Supermassive black holes, star formation and downsizing of elliptical galaxies

TL;DR

This paper enhances chemical evolution models of elliptical galaxies by incorporating feedback from supermassive black holes, explaining observed elemental abundances and galaxy downsizing phenomena.

Contribution

It introduces a model that links black hole growth feedback to star formation efficiency, accounting for observed chemical and evolutionary properties of ellipticals.

Findings

Black hole feedback explains Mg/Fe overabundance in ellipticals.

Galaxy downsizing correlates with black hole activity and star formation efficiency.
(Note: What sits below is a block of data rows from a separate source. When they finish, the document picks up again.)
This design comes from an exercise in tuning for small area on the open sky130 flow, not from production work.
Where RTL was checked, it was by simulation tests only, not by an equivalence proof against the original.
Only the layout flow was run in run 1; the RTL was not checked for function there.
In every run shown here, the design's own scripts or RTL, not TritonCTS, make the clock network.
The flow treats the clock pin as an ideal source. Dropping or thinning the clock tree relies on that and would not hold on a real chip.
Power is estimated from default activity; no workload was simulated.

### flow/design.v
module debounce (
	input wire clk, rst, btn,
	output wire db_tick
);
localparam [11:0] P = 12'hAAA;
reg level;        
reg waiting;      
reg [11:0] v;     
wire [11:0] q = v ^ P;
wire change = (~btn) ^ level;
wire last = waiting & (q == 12'h800);
always @(posedge clk) begin
	level <= rst & (level ^ (change & last));
	waiting <= rst & change & ~last;
	v <= ({q[10:0], ~(q[11] ^ q[10] ^ q[9] ^ q[3])} & {12{waiting}}) ^ P;
end
assign db_tick = change & last & ~level;
endmodule
module Tausworthe (
	input wire clk_in,
	input wire reset_in,
	input wire step,
	output wire [7:0] key
);
localparam [31:0] SEED0 = 32'h00FFFFFF, SEED1 = 32'h00CCCCCC, SEED2 = 32'h00FF00FF;
localparam [31:0] POL0 = 32'hFEFFEFFE, POL1 = 32'hCCCCCCC8, POL2 = 32'h00FF0070;
reg [31:1] r0;
reg [31:3] r1;
reg [31:4] r2;
wire [31:1] s0 = r0 ^ POL0[31:1];
wire [31:3] s1 = r1 ^ POL1[31:3];
wire [31:4] s2 = r2 ^ POL2[31:4];
wire [12:1] x0;
wire [6:3]  x1;
wire [20:4] x2;
genvar i;
generate
	for (i = 1; i <= 12; i = i + 1) begin : g0
		assign x0[i] = s0[i+6] ^ s0[i+19];
	end
	for (i = 3; i <= 6; i = i + 1) begin : g1
		assign x1[i] = s1[i+23] ^ s1[i+25];
	end
	for (i = 4; i <= 20; i = i + 1) begin : g2
		assign x2[i] = s2[i+8] ^ s2[i+11];
	end
endgenerate
wire [31:1] n0 = {s0[19:1], x0} ^ POL0[31:1];
wire [31:3] n1 = {s1[27:3], x1} ^ POL1[31:3];
wire [31:4] n2 = {s2[14:4], x2} ^ POL2[31:4];
wire st = step & reset_in;
wire hd = ~step & reset_in;
wire rs = ~reset_in;
always @(posedge clk_in) begin
	r0 <= (n0 & {31{st}}) | (r0 & {31{hd}}) | ((SEED0[31:1] ^ POL0[31:1]) & {31{rs}});
	r1 <= (n1 & {29{st}}) | (r1 & {29{hd}}) | ((SEED1[31:3] ^ POL1[31:3]) & {29{rs}});
	r2 <= (n2 & {28{st}}) | (r2 & {28{hd}}) | ((SEED2[31:4] ^ POL2[31:4]) & {28{rs}});
end
wire [31:0] w0 = {s0, x0[12]};
wire [31:0] w1 = {s1, x1[6:4]};
wire [31:0] w2 = {s2, x2[20:17]};
wire [7:0] y = w0[7:0] ^ w1[7:0] ^ w2[7:0];
function [7:0] lfsr7(input [7:0] b);
	integer k;
	begin
		lfsr7 = b;
		for (k = 0; k < 7; k = k + 1)
			lfsr7 = {lfsr7[6:0], lfsr7[7] ^ lfsr7[6] ^ lfsr7[2]};
	end
endfunction
assign key = lfsr7(y);
endmodule
module scrambler (
	input wire clk, rst, press,
	input wire [7:0] data_in,
	output wire step,
	output wire hold,
	output wire send_to_uart,
	output wire [7:0] data_in_reg
);
reg [3:0] c;
wire rest = (c == 4'd1);
always @(posedge clk or negedge rst) begin
	if(!rst)
		c <= 4'd1;
	else if(!rest)
		c <= c + 4'd1;
	else if(press)
		c <= 4'd6;
end
assign hold = c[3];
assign step = (c == 4'd15);
assign send_to_uart = (c == 4'd0);
reg [7:0] data_in_hold;
assign data_in_reg = hold ? data_in_hold : data_in;
always @(posedge clk)
	data_in_hold <= data_in_reg;
endmodule
module Crypto_Module (
	input wire clk, rst, press,
	input wire [7:0] plain_text,
	output wire [7:0] cipher_text,
	output wire [7:0] plain_text_reg,
	output wire send_to_uart
);
	wire step, hold;
	wire [7:0] key;
	scrambler scram(
		.clk(clk),
		.rst(rst),
		.press(press),
		.data_in(plain_text),
		.step(step),
		.hold(hold),
		.send_to_uart(send_to_uart),
		.data_in_reg(plain_text_reg)
	);
	Tausworthe taus(
		.clk_in(clk),
		.reset_in(rst),
		.step(step),
		.key(key)
	);
	reg valid;
	always @(posedge clk or negedge rst)
		if(!rst) valid <= 1'b0;
		else if(step) valid <= 1'b1;
	assign cipher_text = plain_text ^ (key & {8{valid}});
endmodule
module uart_tx (
	input wire clk, reset, tx_start, s_tick,
	input wire [7:0] din,
	output wire tx
);
	reg [9:0] sr;
	reg [3:0] s;
	reg tx_reg;
	wire idle = ~|sr;
	wire bit_end = s_tick & (&s);
	wire ld = idle & tx_start & reset;
	wire sh = bit_end & reset;
	wire hd = ~(idle & tx_start) & ~bit_end & reset;
	always @(posedge clk, negedge reset)
		if(!reset)
			tx_reg <= 1'b1;
		else
			tx_reg <= sr[0] | idle;
	always @(posedge clk) begin
		s <= idle ? 4'd0 : s + {3'd0, s_tick};
		sr <= ({1'b1, din, 1'b0} & {10{ld}}) | ({1'b0, sr[9:1]} & {10{sh}}) | (sr & {10{hd}});
	end
	assign tx = tx_reg;
endmodule
module mux #(parameter N = 8)(
	input wire select,
	input wire [N-1:0] in_1, in_2,
	output wire [N-1:0] out
);
	assign out = (select ? in_2 : in_1);
endmodule
module mod_m_counter (
	input wire clk, rst,
	output wire max_tick
);
	localparam [8:0] P = 9'b010101010, A = 9'b011001001;
	reg [8:0] v;
	wire [8:0] r = v ^ P;
	assign max_tick = ~r[8] & r[6] & ~r[4] & ~r[3] & r[2] & ~r[1] & ~r[0];
	wire [8:0] r_next = {r[7:0], r[8] ^ r[4] ^ max_tick};
	always @(posedge clk)
		v <= (rst ? r_next : A) ^ P;
endmodule
module CRYPTO_PROCESSOR #(parameter DBITS = 8)(
	input wire clk, rst, en, select,
	input wire [DBITS-1:0] plain_text,
	output wire [DBITS-1:0] led_out,
	output wire tx
);
	wire press;                  
	wire [7:0] cipher_text, plain_text_reg;
	wire send_to_uart, s_tick;
	debounce btn_debounce(
		.clk(clk),
		.rst(rst),
		.btn(en),
		.db_tick(press)
	);
	Crypto_Module crypto_mod(
		.clk(clk),
		.rst(rst),
		.press(press),
		.plain_text(plain_text),
		.send_to_uart(send_to_uart),
		.cipher_text(cipher_text),
		.plain_text_reg(plain_text_reg)
	);
	uart_tx uart_tx_mod(
		.clk(clk),
		.reset(rst),
		.tx_start(send_to_uart),
		.s_tick(s_tick),
		.din(cipher_text),
		.tx(tx)
	);
	mux #(.N(DBITS)) mux1 (
		.select(select),
		.in_1(cipher_text),
		.in_2(plain_text_reg),
		.out(led_out)
	);
	mod_m_counter counter(
		.clk(clk),
		.rst(rst),
		.max_tick(s_tick)
	);
endmodule
### flow/flow/run.sh
#!/bin/bash
# The standard layout (standard.sh) with these changes:
#  - synthesis maps logic with an area-oriented ABC script
#    (flow/abc_area.script, used through a copy of the ORFS scripts folder);
#    registers are mapped before ABC runs, so they are the standard
#    synthesis's registers;
#  - the clock tree is built by flow/manual_cts.tcl instead of TritonCTS:
#    the clock port drives one root buffer, which drives MCTS_N leaf buffers,
#    each at the centre of a balanced k-means cluster of flip-flops;
#  - ports are buffered with sky130_fd_sc_hd__buf_1.
# Each tool's output goes to the ORFS logs; standard.sh's to standard.log.
set -euo pipefail
HERE=$(pwd)
rm -rf "$HERE/scripts_local"
cp -r "$FLOW_HOME/scripts" "$HERE/scripts_local"
cp "$HERE/flow/abc_area.script" "$HERE/scripts_local/abc_area.script"
python3 - "$HERE" <<'PY'
import sys
here = sys.argv[1]
p = here + "/scripts_local/cts.tcl"
s = open(p).read()
old = "log_cmd clock_tree_synthesis {*}$cts_args"
assert old in s
s = s.replace(old, "source " + here + "/flow/manual_cts.tcl\n"
              "mcts_build 8 sky130_fd_sc_hd__clkbuf_8 sky130_fd_sc_hd__clkbuf_4\n"
              "set_propagated_clock [all_clocks]")
open(p, "w").write(s)
PY
export SCRIPTS_DIR="$HERE/scripts_local"
export BUFFER_PORTS_ARGS="-buffer_cell sky130_fd_sc_hd__buf_1"
bash standard.sh > standard.log 2>&1
### flow/flow/abc_area.script
strash
dc2
&get -n
&dch -f
&nf -R 1000
&put
topo
dnsize -c
### flow/flow/manual_cts.tcl
# Manual clock tree: the clock port drives NBUF leaf buffers (a balanced
# one-level tree), each placed at the centre of a k-means cluster of the
# flip-flops it drives.
proc mcts_build {nbuf bufcell {rootcell ""}} {
  set block [ord::get_db_block]
  set db [ord::get_db]
  set clk_net [$block findNet clk]
  set sinks {}
  foreach it [$clk_net getITerms] {
    if {[$it isInputSignal]} { lappend sinks $it }
  }
  set n [llength $sinks]
  set xs {}; set ys {}
  foreach it $sinks {
    set loc [[$it getInst] getLocation]
    lappend xs [lindex $loc 0]; lappend ys [lindex $loc 1]
  }
  # initial centres: spread along sorted x then y
  set cx {}; set cy {}
  set idx [lsort -integer -indices $xs]
  for {set k 0} {$k < $nbuf} {incr k} {
    set i [lindex $idx [expr {int(($k + 0.5) * $n / $nbuf)}]]
    lappend cx [lindex $xs $i]; lappend cy [lindex $ys $i]
  }
  # balanced k-means: assign by distance with a capacity limit
  set cap [expr {int(ceil(double($n) / $nbuf))}]
  for {set iter 0} {$iter < 30} {incr iter} {
    set pairs {}
    for {set i 0} {$i < $n} {incr i} {
      for {set k 0} {$k < $nbuf} {incr k} {
        set d [expr {abs([lindex $xs $i]-[lindex $cx $k]) + abs([lindex $ys $i]-[lindex $cy $k])}]
        lappend pairs [list $d $i $k]
      }
    }
    set pairs [lsort -integer -index 0 $pairs]
    set assign [lrepeat $n -1]
    set cnt [lrepeat $nbuf 0]
    foreach p $pairs {
      lassign $p d i k
      if {[lindex $assign $i] >= 0} continue
      if {[lindex $cnt $k] >= $cap} continue
      lset assign $i $k
      lset cnt $k [expr {[lindex $cnt $k] + 1}]
    }
    set sx [lrepeat $nbuf 0]; set sy [lrepeat $nbuf 0]
    for {set i 0} {$i < $n} {incr i} {
      set k [lindex $assign $i]
      lset sx $k [expr {[lindex $sx $k] + [lindex $xs $i]}]
      lset sy $k [expr {[lindex $sy $k] + [lindex $ys $i]}]
    }
    for {set k 0} {$k < $nbuf} {incr k} {
      set c [lindex $cnt $k]
      if {$c > 0} {
        lset cx $k [expr {[lindex $sx $k] / $c}]
        lset cy $k [expr {[lindex $sy $k] / $c}]
      }
    }
  }
  set master [$db findMaster $bufcell]
  set drv_net $clk_net
  if {$rootcell ne ""} {
    set rinst [odb::dbInst_create $block [$db findMaster $rootcell] "mcts_root"]
    set rnet [odb::dbNet_create $block "mcts_clk_root"]
    $rnet setSigType CLOCK
    [$rinst findITerm A] connect $clk_net
    [$rinst findITerm X] connect $rnet
    set mx 0; set my 0
    for {set k 0} {$k < $nbuf} {incr k} { set mx [expr {$mx + [lindex $cx $k]}]; set my [expr {$my + [lindex $cy $k]}] }
    $rinst setLocation [expr {int($mx / $nbuf)}] [expr {int($my / $nbuf)}]
    $rinst setPlacementStatus PLACED
    set drv_net $rnet
  }
  for {set k 0} {$k < $nbuf} {incr k} {
    set inst [odb::dbInst_create $block $master "mcts_buf_$k"]
    set net [odb::dbNet_create $block "mcts_clk_$k"]
    $net setSigType CLOCK
    [$inst findITerm A] connect $drv_net
    [$inst findITerm X] connect $net
    $inst setLocation [expr {int([lindex $cx $k])}] [expr {int([lindex $cy $k])}]
    $inst setPlacementStatus PLACED
    set b($k) $net
  }
  for {set i 0} {$i < $n} {incr i} {
    set it [lindex $sinks $i]
    $it disconnect
    $it connect $b([lindex $assign $i])
  }
  puts "mcts: $n sinks, $nbuf x $bufcell, cluster sizes $cnt"
}
### flow/standard.sh
#!/bin/bash
# synth_recipe.tcl (not shown) runs the flow's synth.tcl, then flattens the netlist and writes it again
# the make line also repeats each setting of config.mk as NAME=value (left out here)
make -C /OpenROAD-flow-scripts/flow DESIGN_CONFIG=/design/flow/config.mk WORK_HOME=/design/flow/orfs CLKGATE_MAP_FILE= SYNTH_SCRIPT=/design/flow/synth_recipe.tcl "${@:-finish}"
### flow/config.mk
export PLATFORM = sky130hd
export DESIGN_NAME = CRYPTO_PROCESSOR
export DESIGN_NICKNAME = CRYPTO_PROCESSOR
export VERILOG_FILES = /design/flow/design.v
export SDC_FILE = /design/flow/constraint.sdc
export NUM_CORES = 4
export LEC_CHECK = 0
export ABC_AREA = 1
export CAP_MARGIN = 0
export CORE_MARGIN = 2
export CORE_UTILIZATION = 70
export SLEW_MARGIN = 0
### flow/constraint.sdc
create_clock -name core_clock -period 4.0 [get_ports {clk}]
set_input_delay 0.8000 -clock core_clock [delete_from_list [all_inputs] [get_ports {clk}]]
set_output_delay 0.8000 -clock core_clock [all_outputs]
set_load 0.01 [all_outputs]
==> summary.txt, run 1 <==
Finish
  – Sequential cell area: between 2000 and 3000 um^2
  – Filler cells: 498
  – Register bank with the most flops: crypto_mod.taus.r0
  – Area grow syn2layout: 7.17%
  – Multi-input combinational cell area: roughly 2200 um^2
  – Max reg flops: 31
  – Share of final-layout standard cells stronger than drive strength 1: between 3 and 4%
  – Registers with the most flip-flops: crypto_mod.taus.r0 x31, crypto_mod.taus.r1 x29, crypto_mod.taus.r2 x28
  – Final net count: around 520
  – Diode insertion count for antenna repair: 0

Placed design
  – Port Buf Inserts: 20
  – GPL Wtd Cong: between 0.8 and 0.9
  – HPWL Detailed: 5.78 mm

Route
  – Count of antenna-violating nets left after detailed routing: 0
  – Via/cell ratio: ~5.5
  – Number of vias after detailed routing: ~3300
  – Detailed-route wire length: 8.45 mm
  – Number of search-and-repair iterations in the first detailed-routing pass: 4
  – WL per Instance: 14.2 um
  – Number of remaining DRC errors: 0
  – DR iter-0 viols: about 150

Critical path
  – Worst endpoint required time: roughly 3200 ps
  – Crit end category: output port
  – Minimum setup slack among reg-to-reg paths: 1750 ps
  – Terminus of the critical flop-to-flop path: crypto_mod.taus.r2[31]$_DFF_P_
  – Reg-to-reg startpoint: crypto_mod.scram.c[0]$_DFFE_PN1P_
  – Number of cells on the worst reg-to-reg path: 5
  – Critical path startpoint category: register
  – Kind of critical path: reg2out
  – Cell with the largest stage delay on the worst path: dfxtp_1
  – Critical path, cell by cell: xnor2_1 -> xnor2_1 -> xor2_1 -> xnor2_1 -> xnor2_1 -> xnor2_1 -> nand2_1 -> xor2_1 -> o21ai_0 -> buf_1
  – Dominant delay contributor by cell family on the critical path: XOR/XNOR gates
  – Arr. time, crit path: between 2000 and 3000 ps
  – Buffers plus inverters on the worst setup path: 1
  – Crit-path most repeated cell: xnor2_1
  – CP Max Fanout: 3
  – Delay of the slowest critical-path stage: about 350 ps

Power
  – Total power draw: 2050 uW
  – Relative contribution of the clock network to total power: 27.8%
  – Design internal power: around 1600 uW
  – Share of total power in combinational logic: under 10%
  – Worst voltage drop across the vdd grid: approximately 0.31 mV
  – Lkg Pwr: between 0.002 and 0.0025 uW
  – Register share of total power: between 60% and 70%
  – Power density normalized to cell area: between 300 and 400 nW/um^2
  – Switching share of power: between 20% and 30%
  – Switching power total: between 400 and 500 uW

Synthesis
  – Post-synth top flop: dfxtp_1
  – Top-area cell type share of the netlist area: between 50% and 60%
  – Most frequently used cell type in the post-synthesis netlist: dfxtp_1
  – Count of different cell masters after synthesis: 26
  – FF+latch count, synth: ~140
  – Combined area of all synthesized cells: between 5000 and 6000 um^2
  – Number of flops mapped to enable cells by yosys: 0
  – Sequential fraction of the synthesis area: between 50 and 60%
  – Number of warnings issued by yosys: 6
  – Cell taking the most area after synthesis: dfxtp_1
  – Share of flip-flops with an asynchronous set or reset after synthesis: about 4.3%
  – Most used standard cells in the synthesized netlist: dfxtp_1, nand2_1, o21ai_0
  – Mean Syn Cell Area: between 10 and 15 um^2
  – Number of instances in the synthesized netlist: about 460
  – Number of nets in the synthesized netlist: ~480
  – Top cells by area, synth: dfxtp_1, a22o_1, xnor2_1, xor2_1, o21ai_0

CTS
  – Clock latency on the worst-skew pair: ~470 ps
  – Hold-fix buffers, CTS: 0
  – PostCTS Resize Cnt: 0
  – Clock edge transition at the registers on the reported setup and hold paths: 100 ps
  – Post-CTS repair timing setup buffer count: 0

Run status
  – Result of the run: complete, no violations

Global route
  – Global-route wire length before repair: between 10 and 15 mm
  – Maximum number of pins on one net before global-route repair: 53
  – Global router's overall resource usage: 22.0%
  – Number of antenna violations at the first check in global routing: 0
  – Via count of the first global-routing pass: 3025
  – Residual overflow from global routing: 0

Floorplanning
  – X dimension of the die: around 89 um
  – Row count: 30
  – Starting density of the core: between 70% and 80%
  – Die height: 88.6 um
  – Number of top-level pins: 21
  – Die Footprint: approximately 7800 um^2
  – Core Area: ~7000 um^2

STA
  – Tmin final: 3480 ps
  – Clock skew after layout: ~8.5 ps
  – Max Fclk: 0.287 GHz
  – Setup Total Neg Slack: 0 ps
  – Tightest Pin Transition: about 1100 ps
  – Part of the cycle the worst path needs: between 80 and 90%
  – Setup repair after global routing missed its margin: no
  – Worst slew slack as a fraction of its limit: between 20% and 30%
  – Number of slew-limit violations in the final report: 0
  – Final setup violation count: 0
  – Final count of hold timing violations: 0

Hold path
  – Classification of the worst-slack hold path: in2async

Flow run
  – Number of violations of the max-capacitance limit: 0
==> how the worst max path moves through the flow <==
stage | cells after the start | slack [ps] | startpoint | to
2_1_floorplan | 2 | 980 | rst | crypto_mod.taus.r0[13]$_DFF_P_
3_5_place_dp | 10 | 1000 | crypto_mod.taus.r1[29]$_DFF_P_ | led_out[0]
6_report | 10 | 520 | crypto_mod.taus.r1[29]$_DFF_P_ | led_out[0]
4_1_cts | 10 | 450 | crypto_mod.taus.r1[29]$_DFF_P_ | led_out[0]
5_1_grt | 10 | 240 | crypto_mod.taus.r1[29]$_DFF_P_ | led_out[0]
3_3_place_gp | 5 | 1090 | rst | uart_tx_mod.sr[1]$_DFF_P_
==> cells in the final DEF (no fill, tap or decap), drive strengths merged <==
cell and n:
a21oi 5, a22o 46, a22oi 8, a311oi 1, and2 1, and3 1
buf 25, clkbuf 9, clkinv 7, dfrtp 4, dfstp 2, dfxtp 133
ha 7, mux2 9, nand2 62, nand2b 1, nand3 4, nand4 5
nor2 16, nor2b 8, nor3 2, nor4 3, nor4b 1, o21ai 47
o22a 12, or2 1, xnor2 42, xor2 36
==> power by group through the flow <==
stage	sequential (uW)	combinational, uW	clock (uW)
after floorplan	1440	43.1	0
after global placement	1440	70.1	0
after detailed placement	1440	71.5	0
after CTS	1410	71.6	594
after global routing	1410	80.6	635
final	1410	71.1	571
==> kinds of logic after synthesis <==
kind of cell | count (synthesis) | synth area share [%]
flip-flops | 139 | 56.2
buffers and inverters | 7 | 0.525
adder cells (fa/ha/maj) | 7 | 1.75
multiplexers | 9 | 2.02
AO/OA/AOI/OAI | 119 | 16.7
XOR/XNOR | 78 | 13.6
AND/OR/NAND/NOR | 105 | 9.12
==> routing by layer <==
| metal | share of wire, % | wire [um] | track usage, % |
|---|---|---|---|
| met5 | 0 | 0 | 0 |
| met4 | 1.9 | 163 | 4.27 |
| met3 | 2.6 | 222 | 2.15 |
| met2 | 47 | 3950 | 37.3 |
| met1 | 49 | 4120 | 31.3 |
==> cell type report <==
cell class | instances | area share (%)
inverters | 7 | 0.490
flip-flops and latches | 139 | 52.5
multi-input cells | 318 | 40.5
well taps | 96 | 2.24
repair buffers | 25 | 2.10
plain buffers | 9 | 2.19
==> through the flow <==
step           utilization (%)  hold WS (ps)  cells  instance area, um^2  setup WS (ps)
6_report                  78.1           280    594                 5370            515
3_3_place_gp              76.4           354    585                 5250           1090
4_1_cts                   78.1           246    594                 5370            453
2_1_floorplan                -           350    464                 5010            977
5_1_grt                   78.1           279    594                 5370            237
3_5_place_dp              76.4           357    585                 5250            998
==> run 2, diff against run 1 <==
--- a/flow/design.v
+++ b/flow/design.v
@@ -80,16 +80,20 @@
 );
 reg [3:0] c;
-wire rest = (c == 4'd1);
-always @(posedge clk or negedge rst) begin
+reg f;
+always @* begin
+	case (c)
+		4'b0000: f = press;
+		4'b0010, 4'b0100, 4'b1001, 4'b0011, 4'b0110, 4'b1011: f = 1'b1;
+		default: f = 1'b0;
+	endcase
+end
+always @(posedge clk or negedge rst)
 	if(!rst)
-		c <= 4'd1;
-	else if(!rest)
-		c <= c + 4'd1;
-	else if(press)
-		c <= 4'd6;
-end
-assign hold = c[3];
-assign step = (c == 4'd15);
-assign send_to_uart = (c == 4'd0);
+		c <= 4'b0000;
+	else
+		c <= {c[2:0], f};
+assign hold = c[2] | (c[3] & c[1]) | (c[3] & c[0]) | (c[1] & c[0]);
+assign step = c[3] & c[2] & ~c[1];
+assign send_to_uart = c[3] & ~c[2] & ~c[1] & ~c[0];
 reg [7:0] data_in_hold;
 assign data_in_reg = hold ? data_in_hold : data_in;
--- a/flow/config.mk
+++ b/flow/config.mk
@@ -7,6 +7,6 @@
 export LEC_CHECK = 0
 export ABC_AREA = 1
-export CAP_MARGIN = 0
+export CAP_MARGIN = 20
 export CORE_MARGIN = 2
-export CORE_UTILIZATION = 70
-export SLEW_MARGIN = 0
+export CORE_UTILIZATION = 85
+export SLEW_MARGIN = 20
==> run 2 against run 1 <==
Still clean on timing, DRC and antenna. Via count grew 15%. Critical path depth is the same. Hold slack lost 35 ps. Global-route usage grew 14 points. Cell area shrank 1.9%. Power grew 0.47%. Combinational power shrank 8.0%. Critical endpoint unchanged. Largest power group unchanged.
Different star formation modes are needed for various galaxy mass ranges.

Abstract

The overabundance of Mg relative to Fe, observed in the nuclei of bright ellipticals, and its increase with galactic mass, poses a serious problem for all current models of galaxy formation. Here we improve on the one-zone chemical evolution models for elliptical galaxies by taking into account positive feedback produced in the early stages of super-massive central black hole growth. We can account for both the observed correlation and the scatter if the observed anti-hierarchical behaviour of the AGN population couples to galaxy assembly and results in an enhancement of the star formation efficiency which is proportional to galactic mass. At low and intermediate galactic masses, however, a slower mode for star formation suffices to account for the observational properties.